Saturday, June 22, 2013

Spencer Gordon

Winner of the CBC's 2013 Overlookie Bookie Award for Most Underrated Canadian Book, Spencer Gordon's Cosmo (Coach House, 2012) is spritely, clever, funny, thoughtful, and restrained.

That last adjective may seem odd. It seems odd to me, given the wide ranging playfulness of this short story collection, but it's a thought that recurred as I made my way through the book.

Restrained, how? In emotion, surely. In perspective, perhaps. In aesthetic approach, maybe. In interests, not sure I would go that far.

Two of the stories begin with quotations from giants of American post-moderism: David Foster Wallace and Donald Barthelme. And the anxiety of influence is clear throughout. These stories seek to bend form, play games of the mind, articulate multiple layers of surface, foreground the artifice of the story itself, make the reader hyper aware of frames, and celebrate the swirl of language, carefully.

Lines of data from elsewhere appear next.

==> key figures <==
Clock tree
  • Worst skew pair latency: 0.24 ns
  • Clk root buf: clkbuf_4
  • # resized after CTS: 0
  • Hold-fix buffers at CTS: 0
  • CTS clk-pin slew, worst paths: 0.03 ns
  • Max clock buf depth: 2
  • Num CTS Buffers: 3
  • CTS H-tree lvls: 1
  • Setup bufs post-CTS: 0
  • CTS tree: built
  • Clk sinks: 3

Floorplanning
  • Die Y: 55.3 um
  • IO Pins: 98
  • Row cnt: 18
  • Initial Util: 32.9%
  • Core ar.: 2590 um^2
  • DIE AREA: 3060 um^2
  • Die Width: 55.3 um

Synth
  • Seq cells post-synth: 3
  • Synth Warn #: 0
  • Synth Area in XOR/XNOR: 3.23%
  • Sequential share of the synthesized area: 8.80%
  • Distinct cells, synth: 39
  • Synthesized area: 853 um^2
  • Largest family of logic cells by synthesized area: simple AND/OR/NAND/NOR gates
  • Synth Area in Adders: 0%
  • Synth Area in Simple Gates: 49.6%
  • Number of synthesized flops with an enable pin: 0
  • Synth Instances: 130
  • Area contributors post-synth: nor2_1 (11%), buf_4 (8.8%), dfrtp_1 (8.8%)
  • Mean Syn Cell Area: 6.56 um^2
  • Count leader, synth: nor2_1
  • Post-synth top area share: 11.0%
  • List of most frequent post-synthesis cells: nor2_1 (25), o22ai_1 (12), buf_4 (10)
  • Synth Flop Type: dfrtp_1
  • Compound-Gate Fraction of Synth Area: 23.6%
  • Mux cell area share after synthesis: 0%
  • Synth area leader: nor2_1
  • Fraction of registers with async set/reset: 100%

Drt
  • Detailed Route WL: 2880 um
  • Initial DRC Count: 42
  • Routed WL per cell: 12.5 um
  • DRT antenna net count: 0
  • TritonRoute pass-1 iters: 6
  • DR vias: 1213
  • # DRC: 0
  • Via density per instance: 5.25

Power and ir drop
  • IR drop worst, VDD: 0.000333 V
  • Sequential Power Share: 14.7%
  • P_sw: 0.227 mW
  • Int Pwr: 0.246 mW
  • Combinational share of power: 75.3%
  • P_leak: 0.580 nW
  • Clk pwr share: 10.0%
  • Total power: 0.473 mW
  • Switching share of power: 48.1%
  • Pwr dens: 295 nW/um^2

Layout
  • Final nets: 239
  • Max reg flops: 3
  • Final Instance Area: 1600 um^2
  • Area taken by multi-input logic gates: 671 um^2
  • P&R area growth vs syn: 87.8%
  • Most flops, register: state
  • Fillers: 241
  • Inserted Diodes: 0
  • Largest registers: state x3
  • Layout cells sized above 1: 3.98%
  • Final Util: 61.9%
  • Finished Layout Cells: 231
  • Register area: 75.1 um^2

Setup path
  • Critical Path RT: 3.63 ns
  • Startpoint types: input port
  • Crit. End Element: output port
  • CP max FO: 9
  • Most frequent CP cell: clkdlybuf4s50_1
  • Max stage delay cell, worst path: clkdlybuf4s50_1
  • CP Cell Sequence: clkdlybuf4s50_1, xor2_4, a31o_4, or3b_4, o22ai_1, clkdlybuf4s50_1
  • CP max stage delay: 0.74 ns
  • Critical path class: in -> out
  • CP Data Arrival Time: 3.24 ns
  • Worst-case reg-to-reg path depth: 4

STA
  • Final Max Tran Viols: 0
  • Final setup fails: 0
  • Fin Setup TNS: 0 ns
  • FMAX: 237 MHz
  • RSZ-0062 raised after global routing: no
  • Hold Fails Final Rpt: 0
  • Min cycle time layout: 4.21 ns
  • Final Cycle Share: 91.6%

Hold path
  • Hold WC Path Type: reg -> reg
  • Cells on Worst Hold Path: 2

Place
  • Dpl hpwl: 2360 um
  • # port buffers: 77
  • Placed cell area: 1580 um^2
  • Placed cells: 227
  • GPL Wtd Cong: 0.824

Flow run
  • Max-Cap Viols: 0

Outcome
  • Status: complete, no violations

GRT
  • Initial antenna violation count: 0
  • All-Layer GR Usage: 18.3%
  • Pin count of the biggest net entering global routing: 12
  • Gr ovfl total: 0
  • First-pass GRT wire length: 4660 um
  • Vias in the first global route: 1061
===== src/rtl/control_pkg.sv =====
// Shared encodings for the multicycle controller: states, instruction fields,
// ALU operation codes and datapath mux select values.
package control_pkg;

    // Controller states; the numeric values are visible on state_o.
    typedef enum logic [3:0] {
        StFetch    = 4'd0,
        StDecode   = 4'd1,
        StMemAdr   = 4'd2,
        StMemRead  = 4'd3,
        StMemWb    = 4'd4,
        StMemWrite = 4'd5,
        StExecR    = 4'd6,
        StExecI    = 4'd7,
        StAluWb    = 4'd8,
        StBranch   = 4'd9
    } state_e;

    // instr[27:26]
    localparam logic [1:0] OP_DP  = 2'b00;
    localparam logic [1:0] OP_MEM = 2'b01;
    localparam logic [1:0] OP_BR  = 2'b10;

    // Data-processing cmd field, instr[24:21]
    localparam logic [3:0] CMD_ADD = 4'b0100;
    localparam logic [3:0] CMD_SUB = 4'b0010;
    localparam logic [3:0] CMD_AND = 4'b0000;
    localparam logic [3:0] CMD_ORR = 4'b1100;
    localparam logic [3:0] CMD_CMP = 4'b1010;

    // alu_control_o
    localparam logic [1:0] ALU_ADD = 2'b00;
    localparam logic [1:0] ALU_SUB = 2'b01;
    localparam logic [1:0] ALU_AND = 2'b10;
    localparam logic [1:0] ALU_ORR = 2'b11;

    // alu_src_b_o
    localparam logic [1:0] SRC_B_RM   = 2'b00;
    localparam logic [1:0] SRC_B_IMM  = 2'b01;
    localparam logic [1:0] SRC_B_FOUR = 2'b10;

    // result_src_o
    localparam logic [1:0] RES_ALUOUT = 2'b00;
    localparam logic [1:0] RES_RDATA  = 2'b01;
    localparam logic [1:0] RES_ALU    = 2'b10;

    // True in the two states where the ALU performs the decoded operation.
    function automatic logic is_exec_state(state_e st);
        return (st == StExecR) || (st == StExecI);
    endfunction

endpackage


===== src/rtl/alu_decoder.sv =====
// ALU decoder: maps the data-processing cmd and S bit to the ALU operation,
// the flag-write requests and whether the result write-back is suppressed.
module alu_decoder
    import control_pkg::*;
(
    input  logic [3:0] cmd,
    input  logic       s,
    input  logic       exec,
    output logic [1:0] alu_control,
    output logic [1:0] flag_write,
    output logic       suppress_write
);

    logic [1:0] op;
    logic       set_nz;
    logic       arith;

    // Decode cmd; CMP behaves as SUBS without a write, unknown cmds do nothing.
    always_comb begin
        op             = ALU_ADD;
        set_nz         = 1'b0;
        arith          = 1'b0;
        suppress_write = 1'b1;
        case (cmd)
            CMD_ADD: begin
                op             = ALU_ADD;
                set_nz         = s;
                arith          = 1'b1;
                suppress_write = 1'b0;
            end
            CMD_SUB: begin
                op             = ALU_SUB;
                set_nz         = s;
                arith          = 1'b1;
                suppress_write = 1'b0;
            end
            CMD_AND: begin
                op             = ALU_AND;
                set_nz         = s;
                suppress_write = 1'b0;
            end
            CMD_ORR: begin
                op             = ALU_ORR;
                set_nz         = s;
                suppress_write = 1'b0;
            end
            CMD_CMP: begin
                op             = ALU_SUB;
                set_nz         = 1'b1;
                arith          = 1'b1;
            end
            default: begin
                op             = ALU_ADD;
                set_nz         = 1'b0;
                arith          = 1'b0;
                suppress_write = 1'b1;
            end
        endcase
    end

    // Outside execute the ALU is used for PC/address arithmetic: plain ADD, no flags.
    always_comb begin
        alu_control = ALU_ADD;
        flag_write  = 2'b00;
        if (exec) begin
            alu_control = op;
            flag_write  = {set_nz, set_nz & arith};
        end
    end

endmodule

The carefully part is the restrained part. There is much intelligence here and much authorial control. The narratives are strong and assured. The paragraphs, short or long, are well manufactured.

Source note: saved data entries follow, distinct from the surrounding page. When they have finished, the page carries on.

[config.mk]
export PLATFORM = sky130hd
export DESIGN_NAME = riscv_mem_arbiter
export DESIGN_NICKNAME = d
export VERILOG_FILES = /design/src/rtl/riscv_mem_arbiter.sv
export SDC_FILE = /design/constraint.sdc
export NUM_CORES = 1
export LEC_CHECK = 0
export CORE_AREA = 10 10 227 229
export DETAILED_ROUTE_END_ITERATION = 8
export DIE_AREA = 0 0 237 239
export DONT_BUFFER_PORTS = 1
export PLACE_DENSITY = 0.33
export SYNTH_ARGS = -nofsm -noshare
export SYNTH_HDL_FRONTEND = slang
export SYNTH_SLANG_ARGS = --single-unit
[constraint.sdc]
create_clock -name i_riscv_arb_clk -period 1.7 [get_ports i_riscv_arb_clk]
set_input_delay 0.34 -clock i_riscv_arb_clk [delete_from_list [all_inputs] [get_ports i_riscv_arb_clk]]
set_output_delay 0.34 -clock i_riscv_arb_clk [all_outputs]
set_load 0.05 [all_outputs]
[src/rtl/riscv_mem_arbiter.sv]
// rtl/riscv_mem_arbiter.sv - shares one memory port between i-refill, d-refill and d-write-back
// Define RISCV_MEM_ARB_RR_EN for round-robin arbitration instead of fixed priority with starvation forcing.
module riscv_mem_arbiter #(
    parameter int ADDR_W       = 64,
    parameter int DATA_W       = 64,
    parameter int STARVE_LIMIT = 4
) (
    input  logic                i_riscv_arb_clk,
    input  logic                i_riscv_arb_rst,
    input  logic [ADDR_W-1:0]   i_icache_raddr,
    input  logic                i_icache_req,
    output logic                o_icache_done,
    output logic [DATA_W-1:0]   o_icache_rdata,
    input  logic [ADDR_W-1:0]   i_dcache_raddr,
    input  logic                i_dcache_rreq,
    output logic                o_dcache_rdone,
    output logic [DATA_W-1:0]   o_dcache_rdata,
    input  logic [ADDR_W-1:0]   i_dcache_waddr,
    input  logic [DATA_W-1:0]   i_dcache_wdata,
    input  logic [DATA_W/8-1:0] i_dcache_wstrb,
    input  logic                i_dcache_wreq,
    output logic                o_dcache_wdone,
    output logic                o_mem_req,
    output logic                o_mem_we,
    output logic [ADDR_W-1:0]   o_mem_addr,
    output logic [DATA_W-1:0]   o_mem_wdata,
    output logic [DATA_W/8-1:0] o_mem_wstrb,
    input  logic                i_mem_done,
    input  logic [DATA_W-1:0]   i_mem_rdata
);
    typedef enum logic [2:0] {IDLE, BUSY_DW, BUSY_DR, BUSY_IR, RESP} state_t;
    typedef enum logic [1:0] {SRC_DW = 2'd0, SRC_DR = 2'd1, SRC_IR = 2'd2, SRC_NONE = 2'd3} src_t;

    state_t state;
    src_t   win;

`ifdef RISCV_MEM_ARB_RR_EN
    src_t       last_grant;
    logic [2:0] req_vec;

    // Bit positions follow the src_t encoding so the search order is cyclic DW, DR, IR.
    assign req_vec = {i_icache_req, i_dcache_rreq, i_dcache_wreq};

    always_comb begin
        win = SRC_NONE;
        case (last_grant)
            SRC_DW:  win = req_vec[1] ? SRC_DR : req_vec[2] ? SRC_IR : req_vec[0] ? SRC_DW : SRC_NONE;
            SRC_DR:  win = req_vec[2] ? SRC_IR : req_vec[0] ? SRC_DW : req_vec[1] ? SRC_DR : SRC_NONE;
            default: win = req_vec[0] ? SRC_DW : req_vec[1] ? SRC_DR : req_vec[2] ? SRC_IR : SRC_NONE;
        endcase
    end
`else
    localparam logic [3:0] STARVE_MAX = 4'(STARVE_LIMIT);

    logic [3:0] starve_cnt;
    logic       force_ir;

    assign force_ir = (starve_cnt == STARVE_MAX) && i_icache_req;

    always_comb begin
        win = SRC_NONE;
        if (force_ir)
            win = SRC_IR;
        else if (i_dcache_wreq)
            win = SRC_DW;
        else if (i_dcache_rreq)
            win = SRC_DR;
        else if (i_icache_req)
            win = SRC_IR;
    end
`endif

    always_ff @(posedge i_riscv_arb_clk) begin
        if (i_riscv_arb_rst) begin
            state          <= IDLE;
            o_icache_done  <= 1'b0;
            o_icache_rdata <= '0;
            o_dcache_rdone <= 1'b0;
            o_dcache_rdata <= '0;
            o_dcache_wdone <= 1'b0;
            o_mem_req      <= 1'b0;
            o_mem_we       <= 1'b0;
            o_mem_addr     <= '0;
            o_mem_wdata    <= '0;
            o_mem_wstrb    <= '0;
`ifdef RISCV_MEM_ARB_RR_EN
            last_grant     <= SRC_IR;
`else
            starve_cnt     <= '0;
`endif
        end else begin
            o_icache_done  <= 1'b0;
            o_dcache_rdone <= 1'b0;
            o_dcache_wdone <= 1'b0;
            case (state)
                IDLE: begin
                    if (win != SRC_NONE) begin
                        o_mem_req <= 1'b1;
                        o_mem_we  <= (win == SRC_DW);
                        case (win)
                            SRC_DW: begin
                                o_mem_addr  <= i_dcache_waddr;
                                o_mem_wdata <= i_dcache_wdata;
                                o_mem_wstrb <= i_dcache_wstrb;
                                state       <= BUSY_DW;
                            end
                            SRC_DR: begin
                                o_mem_addr  <= i_dcache_raddr;
                                o_mem_wdata <= '0;
                                o_mem_wstrb <= '0;
                                state       <= BUSY_DR;
                            end
                            default: begin
                                o_mem_addr  <= i_icache_raddr;
                                o_mem_wdata <= '0;
                                o_mem_wstrb <= '0;
                                state       <= BUSY_IR;
                            end
                        endcase
`ifdef RISCV_MEM_ARB_RR_EN
                        last_grant <= win;
`else
                        if (win == SRC_IR || !i_icache_req)
                            starve_cnt <= '0;
                        else if (starve_cnt != STARVE_MAX)
                            starve_cnt <= starve_cnt + 4'd1;
`endif
                    end
                end
                BUSY_DW, BUSY_DR, BUSY_IR: begin
                    if (i_mem_done) begin
                        o_mem_req <= 1'b0;
                        o_mem_we  <= 1'b0;
                        state     <= RESP;
                        case (state)
                            BUSY_IR: begin
                                o_icache_rdata <= i_mem_rdata;
                                o_icache_done  <= 1'b1;
                            end
                            BUSY_DR: begin
                                o_dcache_rdata <= i_mem_rdata;
                                o_dcache_rdone <= 1'b1;
                            end
                            default: o_dcache_wdone <= 1'b1;
                        endcase
                    end
                end
                // One dead cycle lets the finished requester drop its level request.
                RESP:    state <= IDLE;
                default: state <= IDLE;
            endcase
        end
    end
endmodule

==> out/qor.yml <==
clock_network:
  cts_buffers: 35
  cts_root_buf: "clkbuf_16"
  clk_pin_slew_ns: 0.06
  cts_tree: "yes"
  clk_path_buf_depth: 3
  numClockSinks: 276
  htreeDepth: 2
  worstSkewPairLatency_ns: 0.53
min_path:
  hold_path_depth: 1
  hold_path.class: "in -> reg"
critical_path:
  end_kind: "flop"
  path_class: "reg -> reg"
  required_ns: 2.10
  ff2ff_path_depth: 8
  arrival_ns: 2.05
  start_kind: "flop"
  critPathMaxFanout: 7
sta:
  hold_violations: 110
  max_freq_mhz: 606
  max_slew_margin: 0.563
  setup_viol: 0
  finalMaxSlewViolations: 0
  fin_crit_sh: 0.971
  fin_crit_ns: 1.65
  rsz0062_at_grt: "true"
  timing.hold.ws_ns: -0.122
  setup_ws_ns: 0.0486
  worstMarginPinSlew_ns: 0.654
  finClkSkew_ns: 0.0138
routing:
  wire_per_inst_microns: 24.5
  routed_via_density: 4.83
  ant_nets: 0
  dr.pass1.iters: 4
  wl_microns: 47400
  num_vias: 9361
  drc: 0
  drt-initial-drc-count: 448
yosys:
  syn_inst: 1232
  synth_top_flop_cell: "dfxtp_1"
  synth-seq-cells: 276
  synth_enable_flop_cells: 0
  synthDistinctLibCells: 37
  async_flop_share: 0
  ys_seq_area_frac: 0.506
  syn_nets: 1568
  synth_area_sq_um: 10900
  synth-warning-count: 0
  syn_area_per_cell_sq_um: 8.86
place:
  preCtsSetupSlack_ns: -0.0723
  gp_congestion: 0.745
  place_hpwl_microns: 32800
  io_buffers: 0
cells_and_area:
  nets: 1633
  layout-drive-gt1-share: 0.180
  area_growth_pct: 30.9
  fill_cells: 4955
global_route:
  overflow: 0
  antenna_found_initial: 1
  track_usage: 0.150
  grt_max_degree: 277
  busiest_layer: "met2"
  grt_pass1_wl_microns: 65500
  gr-usage-met3: 0.0712
  met1_usage: 0.166
  use_met2: 0.254
  grt_pass1_vias: 9237
power:
  leakagePower_uw: 0.00496
  p_per_area_nw_per_um2: 1310
  peakVddDrop_v: 0.000708
floorplan:
  core-area_sq_um: 47100
  die_area_sq_um: 56600
  fp-row-count: 80
  die_y_microns: 239
  die_w_microns: 237
  initial_utilization: 0.232
  io_pins: 603
run_status:
  failed_checks: "negative hold slack"
  status: "finished, violations left"
flow_run:
  cap_violations: 0
final timing paths:
kind,start,endpoint,slack (ns)
max,starve_cnt[0]$_SDFFE_PP0P_,o_mem_wdata[35]$_SDFFE_PP0P_,0.05
min,i_riscv_arb_rst,o_icache_rdata[22]$_SDFFE_PP0P_,-0.12
max reg2reg,starve_cnt[0]$_SDFFE_PP0P_,o_mem_wdata[35]$_SDFFE_PP0P_,0.05
min reg2reg,o_mem_addr[60]$_SDFFE_PP0P_,o_mem_addr[60]$_SDFFE_PP0P_,0.49
registers in the layout, summed over array words and instances, names as in the netlist:
signal / flops
o_mem_wdata: 64
o_mem_req: 1
o_mem_wstrb: 8
o_dcache_wdone: 1
o_icache_done: 1
o_mem_we: 1
o_mem_addr: 64
o_dcache_rdata: 64
state: 3
o_icache_rdata: 64
starve_cnt: 4
o_dcache_rdone: 1
cells by family after synthesis:
logic type               after synthesis  share of synthesized area
AND/OR/NAND/NOR                      490                      0.189
buffers and inverters                122                     0.0634
adder cells (fa/ha/maj)                2                    0.00229
AO/OA/AOI/OAI                        342                      0.239
flip-flops                           276                      0.506
worst max-delay path, stage by stage, from the launching register on:
cell,delay [ns]
dfxtp_2,0.33
inv_1,0.08
ha_2,0.19
nand4b_4,0.15
and3_4,0.23
buf_12,0.16
clkbuf_16,0.17
a22oi_2,0.12
nor2_1,0.07
metrics by stage:
| step | setup TNS [ns] | util | instance area, sq um | power, uW | std cells |
|---|---|---|---|---|---|
| floorplan | 0 | - | 10900 | 10500 | 1232 |
| global placement | -0.0558 | 0.246 | 11600 | 11100 | 1773 |
| detailed placement | -0.106 | 0.246 | 11600 | 11100 | 1773 |
| CTS | 0 | 0.284 | 13400 | 18600 | 1902 |
| global route | -0.498 | 0.303 | 14300 | 19600 | 1936 |
| finish | 0 | 0.303 | 14300 | 18700 | 1937 |
layout by cell type, fill, tap and decap left out, types with 2 or more instances in the layout:
master         synthesis  layout
buf_6                 19       5
a221oi_2              30      45
clkbuf_1              47      10
dfxtp_1              276     273
a21oi_1              128     128
a31oi_1                3       2
a221oi_1              34      16
a22oi_2                0      50
and3_1                 3       2
clkbuf_8               0       5
a22oi_1               72      22
nor3_1                54      54
a22o_1                64      64
nand4_1                2       2
buf_16                 0       3
dfxtp_2                0       3
clkinv_2               0       6
buf_8                  0       2
a221oi_4               0       3
nor3_2                10      10
nor2_1               144     144
nand2_1              261     261
or3_1                  3       3
inv_1                  5       5
dlygate4sd3_1          0      88
a21oi_2                4       4
nand3_2                0       2
buf_12                 0      15
buf_4                 10      24
nor3_4                 2       2
clkbuf_16              0      44
Yosys cell counts, types with 2 or more instances:
library cell | instances | area share
a21oi_1 | 128 | 0.059
a21oi_2 | 4 | 0.0032
a221oi_1 | 34 | 0.027
a221oi_2 | 30 | 0.041
a22o_1 | 64 | 0.051
a22oi_1 | 72 | 0.050
a31oi_1 | 3 | 0.0017
and3_1 | 3 | 0.0017
buf_2 | 40 | 0.018
buf_4 | 10 | 0.0069
buf_6 | 19 | 0.020
clkbuf_1 | 47 | 0.016
dfxtp_1 | 276 | 0.51
ha_1 | 2 | 0.0023
inv_1 | 5 | 0.0017
nand2_1 | 261 | 0.090
nand3_1 | 3 | 0.0014
nand4_1 | 2 | 0.0011
nor2_1 | 144 | 0.050
nor2b_1 | 3 | 0.0017
nor3_1 | 54 | 0.025
nor3_2 | 10 | 0.0092
nor3_4 | 2 | 0.0030
or3_1 | 3 | 0.0017
per-layer routing:
layer / wire length, microns / share of wire
met5: 0 / 0
met4: 863 / 0.018
met3: 4920 / 0.10
met2: 23900 / 0.50
met1: 17700 / 0.37
layout make-up:
class | count | area, sq um | area share
multi-input combinational | 834 | 5140 | 0.360
clock buffer | 51 | 1010 | 0.0705
inverter | 5 | 18.8 | 0.00131
timing repair buffer | 145 | 1730 | 0.121
clock inverter | 10 | 92.6 | 0.00648
sequential | 276 | 5530 | 0.387
antenna | 1 | 2.50 | 0.000175
tap | 615 | 769 | 0.0538
repair_timing:
item	CTS	global route
gates resized for setup	4	84
cloned	0	10
hold endpoints to repair	274	272
setup buffers	1	3
pin swaps	1	14
hold buffers	67	21
endpoints found under the setup margin	34	119
report_power, final:
group / internal (uW) / leakage (uW) / switching (uW)
combinational: 1240 / 0.00217 / 1400
clock: 4270 / 0.000541 / 2900
sequential: 6940 / 0.00225 / 1980
total: 12400 / 0.00496 / 6280
Power figures use the tool's default switching activity.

Strangely (?), the book I read immediately before this one was Not Knowing, essays and interviews with Donald Barthelme. In one of the interviews Barthelme is asked to identify the biggest weakness in his writing. Or perhaps his biggest regret. Emotion, he ways. He wished he'd included more emotion. And fewer jokes. He also asserts repeatedly that he is a "realist" because art articulates the tropics of the mind.

Having read these two books so closely back-to-back, it's impossible for me not to draw comparisons. I feel that Cosmo could have used more emotion, though also more jokes, and less restraint. Perhaps an "s" could have been added to the title. Cosmos. I realize these are purely subjective tastes, and suggestions, so I will try now to say something more objective.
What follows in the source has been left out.